'''
==> src/hw/rtl/rwh_pkg.sv <==
`timescale 1ns / 1ps
// shared types, constants and helpers for the rolling window hash
package rwh_pkg;

  // default sizing handed to the top level
  localparam int unsigned WINDOW_MAX_DEF   = 64;
  localparam int unsigned POSITION_MAX_DEF = 65535;

  // field widths
  localparam int unsigned CHAR_W = 8;
  localparam int unsigned WS_W   = 7;
  localparam int unsigned POS_W  = 16;
  localparam int unsigned HASH_W = 33;
  localparam int unsigned BASE_W = 7;
  localparam int unsigned PW_W   = HASH_W + BASE_W;

  // reduction accumulator and radix-4 digit sequencing
  localparam int unsigned ACC_W   = 48;
  localparam int unsigned DIGITS  = 8;
  localparam int unsigned DIGIT_W = 3;

  localparam logic [HASH_W-1:0] HASH_MOD     = 33'd5463458053;
  localparam logic [BASE_W-1:0] HASH_BASE    = 7'd101;
  localparam logic [WS_W-1:0]   RESET_WINDOW = 7'd5;

  // bias that keeps the roll-out subtraction non-negative: base * 255 * modulus
  localparam int unsigned       DROP_SPAN   = 32'(HASH_BASE) * ((1 << CHAR_W) - 1);
  localparam logic [ACC_W-1:0]  DROP_OFFSET = ACC_W'(HASH_MOD) * ACC_W'(DROP_SPAN);

  typedef struct packed {
    logic [CHAR_W-1:0] char_in;
    logic              first_of_string;
  } rwh_in_t;

  typedef struct packed {
    logic [HASH_W-1:0] hash_value;
    logic [POS_W-1:0]  window_start;
  } rwh_out_t;

  typedef enum logic [3:0] {
    OP_NOP,
    OP_LOAD,
    OP_MUL,
    OP_SUM,
    OP_REDUCE,
    OP_UPDATE,
    OP_CFG,
    OP_POW,
    OP_POW_WB
  } rwh_op_e;

  typedef struct packed {
    rwh_op_e              op;
    logic [DIGIT_W-1:0]   digit;
  } rwh_cmd_t;

  typedef struct packed {
    logic emit;
    logic pow_done;
    logic pow_last;
  } rwh_status_t;

  // d * modulus * 4^j, only ever called with constant arguments
  function automatic logic [ACC_W-1:0] mod_multiple(int unsigned d, int unsigned j);
    logic [ACC_W-1:0] m;
    m = ACC_W'(HASH_MOD) * ACC_W'(d);
    return m << (2 * j);
  endfunction

  // base^n mod modulus, evaluated at elaboration for reset values
  function automatic logic [HASH_W-1:0] base_power(int unsigned n);
    logic [63:0] p;
    p = 64'd1;
    for (int unsigned i = 0; i < n; i++) begin
      p = (p * 64'(HASH_BASE)) % 64'(HASH_MOD);
    end
    return HASH_W'(p);
  endfunction

endpackage

==> src/hw/rtl/rolling_window_hash.sv <==
`timescale 1ns / 1ps
// rolling window hash: top level joining the sequencer and the datapath
//
// Rabin-Karp rolling hash over a byte stream, base 101, modulus 5463458053.
// Each accepted character updates the running hash as
// ((h - oldest * 101^(k-1)) * 101 + c) mod M, and once k characters of the
// current string have been seen a transaction carries the hash of the last
// k characters and the position of that window's first character
// (saturating at POSITION_MAX, low 16 bits shown). first_of_string restarts
// the string at the character it comes with. Between one acceptance and
// the next, a character is latched while the oldest character is read
// from the window ring, then multiplied, formed into the biased sum,
// reduced digit by digit in radix-4 by the shared modular reducer and
// written back; while an earlier result still waits, the next character
// holds at write-back until that result is taken. The result register lets
// the next character be taken while a finished hash waits. A window length
// write recomputes 101^(k-1) with the same reducer; meanwhile neither
// channel is ready. Window sizes of zero and above WINDOW_MAX are clamped
// to 1 and WINDOW_MAX. The window ring has no reset; it is only read at
// entries written in the current string.
module rolling_window_hash #(
  parameter int unsigned WINDOW_MAX   = rwh_pkg::WINDOW_MAX_DEF,
  parameter int unsigned POSITION_MAX = rwh_pkg::POSITION_MAX_DEF
) (
  input  logic                      clk_i,
  input  logic                      rst_ni,
  // character transactions
  input  logic                      in_valid_i,
  output logic                      in_ready_o,
  input  rwh_pkg::rwh_in_t          in_data_i,
  // hash transactions
  output logic                      out_valid_o,
  input  logic                      out_ready_i,
  output rwh_pkg::rwh_out_t         out_data_o,
  // window length register write
  input  logic                      cfg_valid_i,
  output logic                      cfg_ready_o,
  input  logic [rwh_pkg::WS_W-1:0]  cfg_data_i
);
  import rwh_pkg::*;

  rwh_cmd_t    cmd;
  rwh_status_t status;

  // sequencer: handshakes, digit count, result valid
  rwh_ctrl u_ctrl (
    .clk_i       (clk_i),
    .rst_ni      (rst_ni),
    .in_valid_i  (in_valid_i),
    .in_ready_o  (in_ready_o),
    .out_valid_o (out_valid_o),
    .out_ready_i (out_ready_i),
    .cfg_valid_i (cfg_valid_i),
    .cfg_ready_o (cfg_ready_o),
    .cmd_o       (cmd),
    .status_i    (status)
  );

  // datapath: ring, hash, counters and modular reducer
  rwh_datapath #(
    .WINDOW_MAX   (WINDOW_MAX),
    .POSITION_MAX (POSITION_MAX)
  ) u_datapath (
    .clk_i      (clk_i),
    .rst_ni     (rst_ni),
    .cmd_i      (cmd),
    .status_o   (status),
    .in_data_i  (in_data_i),
    .cfg_data_i (cfg_data_i),
    .out_data_o (out_data_o)
  );

endmodule

==> src/hw/rtl/rwh_ram.sv <==
`timescale 1ns / 1ps
// generic single-write, single-read ram with registered read data
module rwh_ram #(
  parameter int unsigned WIDTH = 8,
  parameter int unsigned DEPTH = 64,
  parameter int unsigned AW    = (DEPTH > 1) ? $clog2(DEPTH) : 1
) (
  input  logic             clk_i,
  input  logic             we_i,
  input  logic [AW-1:0]    waddr_i,
  input  logic [WIDTH-1:0] wdata_i,
  input  logic             re_i,
  input  logic [AW-1:0]    raddr_i,
  output logic [WIDTH-1:0] rdata_o
);

  logic [WIDTH-1:0] mem_q [DEPTH];
  logic [WIDTH-1:0] rdata_q;

  always_ff @(posedge clk_i) begin
    if (we_i) begin
      mem_q[waddr_i] <= wdata_i;
    end
    if (re_i) begin
      rdata_q <= mem_q[raddr_i];
    end
  end

  assign rdata_o = rdata_q;

endmodule

==> src/hw/rtl/rwh_ctrl.sv <==
`timescale 1ns / 1ps
// sequencer for the rolling window hash: handshakes and datapath commands
module rwh_ctrl (
  input  logic                  clk_i,
  input  logic                  rst_ni,
  input  logic                  in_valid_i,
  output logic                  in_ready_o,
  output logic                  out_valid_o,
  input  logic                  out_ready_i,
  input  logic                  cfg_valid_i,
  output logic                  cfg_ready_o,
  output rwh_pkg::rwh_cmd_t     cmd_o,
  input  rwh_pkg::rwh_status_t  status_i
);
  import rwh_pkg::*;

  typedef enum logic [3:0] {
    ST_IDLE,
    ST_MUL,
    ST_SUM,
    ST_RED,
    ST_UPD,
    ST_PCHK,
    ST_PMUL,
    ST_PRED,
    ST_PWB
  } state_e;

  state_e             state_q, state_d;
  logic [DIGIT_W-1:0] digit_q, digit_d;
  logic               out_valid_q, out_valid_d;

  assign in_ready_o  = (state_q == ST_IDLE);
  assign cfg_ready_o = (state_q == ST_IDLE) && !in_valid_i;
  assign out_valid_o = out_valid_q;

  always_comb begin
    state_d     = state_q;
    digit_d     = digit_q;
    out_valid_d = out_valid_q && !out_ready_i;
    cmd_o.op    = OP_NOP;
    cmd_o.digit = digit_q;
    unique case (state_q)
      ST_IDLE: begin
        if (in_valid_i) begin
          cmd_o.op = OP_LOAD;
          state_d  = ST_MUL;
        end else if (cfg_valid_i) begin
          cmd_o.op = OP_CFG;
          state_d  = ST_PCHK;
        end
      end
      ST_MUL: begin
        cmd_o.op = OP_MUL;
        state_d  = ST_SUM;
      end
      ST_SUM: begin
        cmd_o.op = OP_SUM;
        digit_d  = DIGIT_W'(DIGITS - 1);
        state_d  = ST_RED;
      end
      ST_RED: begin
        cmd_o.op = OP_REDUCE;
        if (digit_q == '0) begin
          state_d = ST_UPD;
        end else begin
          digit_d = digit_q - DIGIT_W'(1);
        end
      end
      ST_UPD: begin
        // wait for the output register to free up
        if (!out_valid_q || out_ready_i) begin
          cmd_o.op    = OP_UPDATE;
          out_valid_d = status_i.emit;
          state_d     = ST_IDLE;
        end
      end
      ST_PCHK: begin
        state_d = status_i.pow_done ? ST_IDLE : ST_PMUL;
      end
      ST_PMUL: begin
        cmd_o.op = OP_POW;
        digit_d  = DIGIT_W'(DIGITS - 1);
        state_d  = ST_PRED;
      end
      ST_PRED: begin
        cmd_o.op = OP_REDUCE;
        if (digit_q == '0) begin
          state_d = ST_PWB;
        end else begin
          digit_d = digit_q - DIGIT_W'(1);
        end
      end
      ST_PWB: begin
        cmd_o.op = OP_POW_WB;
        state_d  = status_i.pow_last ? ST_IDLE : ST_PMUL;
      end
      default: begin
        state_d = ST_IDLE;
      end
    endcase
  end

  always_ff @(posedge clk_i or negedge rst_ni) begin
    if (!rst_ni) begin
      state_q     <= ST_IDLE;
      digit_q     <= '0;
      out_valid_q <= 1'b0;
    end else begin
      state_q     <= state_d;
      digit_q     <= digit_d;
      out_valid_q <= out_valid_d;
    end
  end

endmodule

==> src/hw/rtl/rwh_datapath.sv <==
`timescale 1ns / 1ps
// datapath for the rolling window hash: window ring, hash state and modular reducer
module rwh_datapath #(
  parameter int unsigned WINDOW_MAX   = rwh_pkg::WINDOW_MAX_DEF,
  parameter int unsigned POSITION_MAX = rwh_pkg::POSITION_MAX_DEF
) (
  input  logic                      clk_i,
  input  logic                      rst_ni,
  input  rwh_pkg::rwh_cmd_t         cmd_i,
  output rwh_pkg::rwh_status_t      status_o,
  input  rwh_pkg::rwh_in_t          in_data_i,
  input  logic [rwh_pkg::WS_W-1:0]  cfg_data_i,
  output rwh_pkg::rwh_out_t         out_data_o
);
  import rwh_pkg::*;

  localparam int unsigned K_W       = $clog2(WINDOW_MAX + 1);
  localparam int unsigned AW        = (WINDOW_MAX > 1) ? $clog2(WINDOW_MAX) : 1;
  localparam int unsigned IW        = ((AW > K_W) ? AW : K_W) + 1;
  localparam int unsigned CMP_W     = (K_W > WS_W) ? K_W : WS_W;
  localparam int unsigned COUNT_CAP = POSITION_MAX + WINDOW_MAX;
  localparam int unsigned CNT_W     = $clog2(COUNT_CAP + 1);
  localparam int unsigned RESET_K   =
      (32'(RESET_WINDOW) > WINDOW_MAX) ? WINDOW_MAX : 32'(RESET_WINDOW);
  localparam logic [PW_W-1:0] RESET_PW =
      PW_W'(base_power(RESET_K - 1)) * PW_W'(HASH_BASE);

  // control state
  logic [K_W-1:0]    k_q, k_d;
  logic [PW_W-1:0]   pw_q, pw_d;          // base * drop power, kept unreduced
  logic [HASH_W-1:0] hash_q, hash_d;
  logic [CNT_W-1:0]  count_q, count_d;
  logic [AW-1:0]     wr_ptr_q, wr_ptr_d;
  logic [K_W-1:0]    pow_left_q, pow_left_d;

  // payload
  logic [CHAR_W-1:0] char_q, char_d;
  logic [ACC_W-1:0]  prod_q, prod_d;
  logic [PW_W-1:0]   hsum_q, hsum_d;
  logic [ACC_W-1:0]  acc_q, acc_d;
  rwh_out_t          out_q, out_d;

  logic              ram_we, ram_re;
  logic [AW-1:0]     ram_raddr;
  logic [CHAR_W-1:0] ram_rdata;

  logic [CMP_W-1:0]  ws_ext;
  logic [K_W-1:0]    cfg_k;
  logic [CNT_W-1:0]  k_cnt, count_next, start, start_sat;
  logic              drop, emit;
  logic [IW-1:0]     ptr_ext, k_ext, rd_idx;
  logic [AW-1:0]     ptr_next;
  logic [CHAR_W-1:0] drop_char;
  logic [ACC_W-1:0]  m1, m2, m3, reduced;
  logic [ACC_W:0]    sub1, sub2, sub3;

  rwh_ram #(
    .WIDTH (CHAR_W),
    .DEPTH (WINDOW_MAX),
    .AW    (AW)
  ) u_ring (
    .clk_i   (clk_i),
    .we_i    (ram_we),
    .waddr_i (wr_ptr_q),
    .wdata_i (char_q),
    .re_i    (ram_re),
    .raddr_i (ram_raddr),
    .rdata_o (ram_rdata)
  );

  always_comb begin
    // window size clamped to 1..WINDOW_MAX
    ws_ext = CMP_W'(cfg_data_i);
    if (ws_ext == '0) begin
      cfg_k = K_W'(1);
    end else if (ws_ext > CMP_W'(WINDOW_MAX)) begin
      cfg_k = K_W'(WINDOW_MAX);
    end else begin
      cfg_k = K_W'(ws_ext);
    end

    // oldest character of the window sits k places behind the write pointer
    ptr_ext = IW'(wr_ptr_q);
    k_ext   = IW'(k_q);
    if (ptr_ext >= k_ext) begin
      rd_idx = ptr_ext - k_ext;
    end else begin
      rd_idx = ptr_ext + IW'(WINDOW_MAX) - k_ext;
    end
    ram_raddr = AW'(rd_idx);
    ptr_next  = (wr_ptr_q == AW'(WINDOW_MAX - 1)) ? '0 : wr_ptr_q + AW'(1);

    k_cnt      = CNT_W'(k_q);
    drop       = (count_q >= k_cnt);
    count_next = (count_q < CNT_W'(COUNT_CAP)) ? count_q + CNT_W'(1) : count_q;
    emit       = (count_next >= k_cnt);
    start      = count_next - k_cnt;
    start_sat  = (start > CNT_W'(POSITION_MAX)) ? CNT_W'(POSITION_MAX) : start;

    drop_char = drop ? ram_rdata : '0;

    // radix-4 digit: subtract the largest of 1, 2, 3 times modulus * 4^digit
    m1 = '0;
    m2 = '0;
    m3 = '0;
    for (int unsigned j = 0; j < DIGITS; j++) begin
      if (cmd_i.digit == DIGIT_W'(j)) begin
        m1 = mod_multiple(1, j);
        m2 = mod_multiple(2, j);
        m3 = mod_multiple(3, j);
      end
    end
    sub1 = {1'b0, acc_q} - {1'b0, m1};
    sub2 = {1'b0, acc_q} - {1'b0, m2};
    sub3 = {1'b0, acc_q} - {1'b0, m3};
    if (!sub3[ACC_W]) begin
      reduced = sub3[ACC_W-1:0];
    end else if (!sub2[ACC_W]) begin
      reduced = sub2[ACC_W-1:0];
    end else if (!sub1[ACC_W]) begin
      reduced = sub1[ACC_W-1:0];
    end else begin
      reduced = acc_q;
    end

    k_d        = k_q;
    pw_d       = pw_q;
    hash_d     = hash_q;
    count_d    = count_q;
    wr_ptr_d   = wr_ptr_q;
    pow_left_d = pow_left_q;
    char_d     = char_q;
    prod_d     = prod_q;
    hsum_d     = hsum_q;
    acc_d      = acc_q;
    out_d      = out_q;
    ram_we     = 1'b0;
    ram_re     = 1'b0;

    unique case (cmd_i.op)
      OP_NOP: begin
      end
      OP_LOAD: begin
        char_d = in_data_i.char_in;
        ram_re = 1'b1;
        if (in_data_i.first_of_string) begin
          hash_d  = '0;
          count_d = '0;
        end
      end
      OP_MUL: begin
        prod_d = ACC_W'(drop_char) * ACC_W'(pw_q);
        hsum_d = PW_W'(hash_q) * PW_W'(HASH_BASE) + PW_W'(char_q);
      end
      OP_SUM: begin
        acc_d = DROP_OFFSET + ACC_W'(hsum_q) - prod_q;
      end
      OP_REDUCE: begin
        acc_d = reduced;
      end
      OP_UPDATE: begin
        hash_d   = acc_q[HASH_W-1:0];
        ram_we   = 1'b1;
        wr_ptr_d = ptr_next;
        count_d  = count_next;
        if (emit) begin
          out_d.hash_value   = acc_q[HASH_W-1:0];
          out_d.window_start = POS_W'(start_sat);
        end
      end
      OP_CFG: begin
        k_d        = cfg_k;
        pw_d       = PW_W'(HASH_BASE);
        pow_left_d = cfg_k - K_W'(1);
      end
      OP_POW: begin
        acc_d = ACC_W'(pw_q);
      end
      OP_POW_WB: begin
        pw_d       = PW_W'(acc_q[HASH_W-1:0]) * PW_W'(HASH_BASE);
        pow_left_d = pow_left_q - K_W'(1);
      end
      default: begin
      end
    endcase
  end

  assign status_o.emit     = emit;
  assign status_o.pow_done = (pow_left_q == '0);
  assign status_o.pow_last = (pow_left_q == K_W'(1));
  assign out_data_o        = out_q;

  always_ff @(posedge clk_i or negedge rst_ni) begin
    if (!rst_ni) begin
      k_q        <= K_W'(RESET_K);
      pw_q       <= RESET_PW;
      hash_q     <= '0;
      count_q    <= '0;
      wr_ptr_q   <= '0;
      pow_left_q <= '0;
    end else begin
      k_q        <= k_d;
      pw_q       <= pw_d;
      hash_q     <= hash_d;
      count_q    <= count_d;
      wr_ptr_q   <= wr_ptr_d;
      pow_left_q <= pow_left_d;
    end
  end

  always_ff @(posedge clk_i) begin
    char_q <= char_d;
    prod_q <= prod_d;
    hsum_q <= hsum_d;
    acc_q  <= acc_d;
    out_q  <= out_d;
  end

endmodule

==> config.mk <==
export PLATFORM = sky130hd
export DESIGN_NAME = rolling_window_hash
export DESIGN_NICKNAME = d
export VERILOG_FILES = /design/src/hw/rtl/rwh_pkg.sv /design/src/hw/rtl/rolling_window_hash.sv /design/src/hw/rtl/rwh_ram.sv /design/src/hw/rtl/rwh_ctrl.sv /design/src/hw/rtl/rwh_datapath.sv
export SDC_FILE = /design/constraint.sdc
export NUM_CORES = 2
export LEC_CHECK = 0
export BUFFER_PORTS_ARGS = -buffer_cell sky130_fd_sc_hd__buf_2
export CAP_MARGIN = 20
export CORE_MARGIN = 2
export CORE_UTILIZATION = 45
export DETAILED_ROUTE_END_ITERATION = 7
export MAX_ROUTING_LAYER = met4
export SKIP_LAST_GASP = 1
export SLEW_MARGIN = 0
export SYNTH_ARGS = -nofsm -noshare
export SYNTH_HDL_FRONTEND = slang
export SYNTH_SLANG_ARGS = --single-unit
==> constraint.sdc <==
create_clock -name clk_i -period 29.6 [get_ports clk_i]
set_clock_uncertainty 0.05 [all_clocks]
set_input_delay 2.96 -clock clk_i [delete_from_list [all_inputs] [get_ports clk_i]]
set_output_delay 2.96 -clock clk_i [all_outputs]
set_load 0.01 [all_outputs]
==> results.tsv <==
stage	metric	value	unit
finish	most common cell after layout, fill and taps aside	inv_1	
drt	drt drc	0	
cts	CTS tree	done	
timing	Final setup violation count	0	
die	core area	138000	µm²
finish	synth-to-layout area growth	8.62	%
global_route	first-pass GRT wire length	261000	µm
yosys	mapped cell area	62600	µm²
yosys	Post-synth EDFFs	713	
worst_hold_path	hold crit path type	flip-flop to flip-flop	
placed_design	routability cong.	0.926	
die	starting density of the core	45.4	%
critical_path	Top delay family on crit path	compound AO/OA/AOI/OAI gates	
yosys	top cells by area, synth	edfxtp_1 (34%), fa_1 (11%), ha_1 (11%)	
die	die footprint	142000	µm²
cts	CTS Root Cell	clkbuf_16	
critical_path	crit-path max cell delay	520	ps
die	Rows	136	
cts	post-CTS sizing	0	
yosys	count of distinct cell types in the synthesized netlist	103	
finish	nets	6619	
finish	most frequent cells in the layout	inv_1 (784), edfxtp_1 (713), ha_1 (527)	
cts	CTS sink count	831	
yosys	async set or reset register ratio after synthesis	14.2	%
die	I/O pin cnt	73	
yosys	Post-Synth Adder-Cell Area	21.7	%
global_route	GR Util All Layers	24.7	%
critical_path	critical-path maximum fanout	40	
timing	FMAX	114	MHz
cts	CTS HTree Levels	3	
yosys	synthesized flop and latch total	831	
yosys	syn_nets	6619	
die	Die Height	377	µm
run	number of max-cap violations	0	
cts	# Post-CTS Setup Buffers	0	
yosys	Post-synth top flop	edfxtp_1	
die	chip width	377	µm
timing	Slew headroom	23.0	%
cts	Num CTS Buffers	94	
yosys	Avg Synthesized Cell Area	10.9	µm²
cts	Hold-fix buffers, CTS	0	
drt	post-detailed-route count of antenna-violating nets	0	
cts	CTS clk-pin slew, worst paths	60	ps
run_status	status	completed	
drt	vias per cell	5.69	
finish	share of layout cells above drive strength 1	9.24	%
finish	fin area	68000	µm²
timing	RSZ-0062 raised after global routing	false	
yosys	mux cell area share after synthesis	6.03	%
timing	setup tns final	0	ps
placed_design	Post-DP HPWL	127000	µm
critical_path	Critical Path RT	29970	ps
critical_path	Bufs and invs on worst path	5	
yosys	area share of the largest cell type after synthesis	34.2	%
drt	vias	43215	
cts	CTS max path bufs	3	
global_route	vias in the first global route	43972	
yosys	cell taking the most area after synthesis	edfxtp_1	
timing	Final Hold Fails	0	
critical_path	CP Capture Type	flip-flop	
global_route	initial antenna violation count	9	
drt	DRT iter0 DRCs	3309	
yosys	simple-gate share of the synthesized area	10.8	%
timing	post-route minimum period	8730	ps
yosys	Post-Synth XOR/XNOR Area	4.18	%
global_route	grt ovf	0	
placed_design	port bufs	72	
yosys	Post-Syn Instances	5721	
timing	count of pins over their slew limit	0	
critical_path	arrival time worst endpoint	9100	ps
global_route	pin count of the biggest net entering global routing	97	
timing	Final period util	29.5	%
drt	Pre-antenna DRT Iters	8	
critical_path	kind of critical path	flip-flop to flip-flop	
yosys	largest family of logic cells by synthesized area	adder cells	
drt	Routed WL	170000	µm
timing	Worst Max-Slew Pin Slew	1150	ps
critical_path	Critical-path top delay cell	fa_1	
critical_path	CP most frequent cell	fa_1	
cts	Clk Latency, worst-skew pair	750	ps
critical_path	startpoint types	flip-flop	
yosys	post-synthesis compound-gate area fraction	12.1	%
placed_design	post-place instance area	64900	µm²
yosys	warnings from Yosys	0	
drt	Wirelength per Cell	22.3	µm
critical_path	R2R setup slack	20870	ps
yosys	sequential-to-total area share from yosys stat	39.0	%
finish	final core area utilization	49.3	%
[metrics by stage]
step / worst slack [ps] / std cells / hold slack, ps
5_1_grt: 20380 / 7599 / 454
6_report: 20870 / 7599 / 432
4_1_cts: 20890 / 7596 / 436
2_1_floorplan: 19470 / 5721 / 409
3_3_place_gp: 21040 / 7417 / 429
3_5_place_dp: 20960 / 7418 / 427
[routing by layer]
metal	wire, µm	global-route usage (%)	up-vias
met5	0	-	-
met4	5050	7.02	0
met3	9970	2.79	245
li1	-	-	20150
met1	75700	33.5	21550
met2	79000	39.3	1270
[flip-flops by register name, indices dropped and copies added (netlist names), 6 cells and up]
register	cells
u_datapath.out_data_o	49
u_datapath.pw_q	40
u_datapath.u_ring.rdata_o	8
u_datapath.prod_q	48
u_datapath.hsum_q	40
u_datapath.count_q	17
u_datapath.k_q	7
u_datapath.hash_q	33
u_datapath.wr_ptr_q	6
u_datapath.acc_q	48
u_datapath.u_ring.mem_q	512
u_datapath.char_q	8
u_datapath.pow_left_q	7
[area by class of cell]
type                            count  area [µm²]
Fill cell                       12438       69800
Timing Repair Buffer              124         797
Clock buffer                      106        2430
Tap cell                         1794        2240
Sequential cell                   831       24400
Multi-Input combinational cell   3882       34500
Inverter                          788        2960
Clock inverter                     72         668
Antenna cell                        2        5.00
[final timing paths]
check	from	to	depth (start not counted)
max	u_datapath.k_q[1]	u_datapath.prod_q[46]	33
min	u_datapath.k_q[2]	u_datapath.k_q[2]	2
max reg2reg	u_datapath.k_q[1]	u_datapath.prod_q[46]	33
min reg2reg	u_datapath.k_q[2]	u_datapath.k_q[2]	2
max in group asynchronous	rst_ni	u_datapath.hash_q[31]	2
min in group asynchronous	rst_ni	u_datapath.k_q[1]	1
'''
#### [The task]
Only lines with the word "above" are needed. Copy them from the preceding records.

#### [Solution to this task]
// channel is ready. Window sizes of zero and above WINDOW_MAX are clamped
finish	share of layout cells above drive strength 1	9.24	%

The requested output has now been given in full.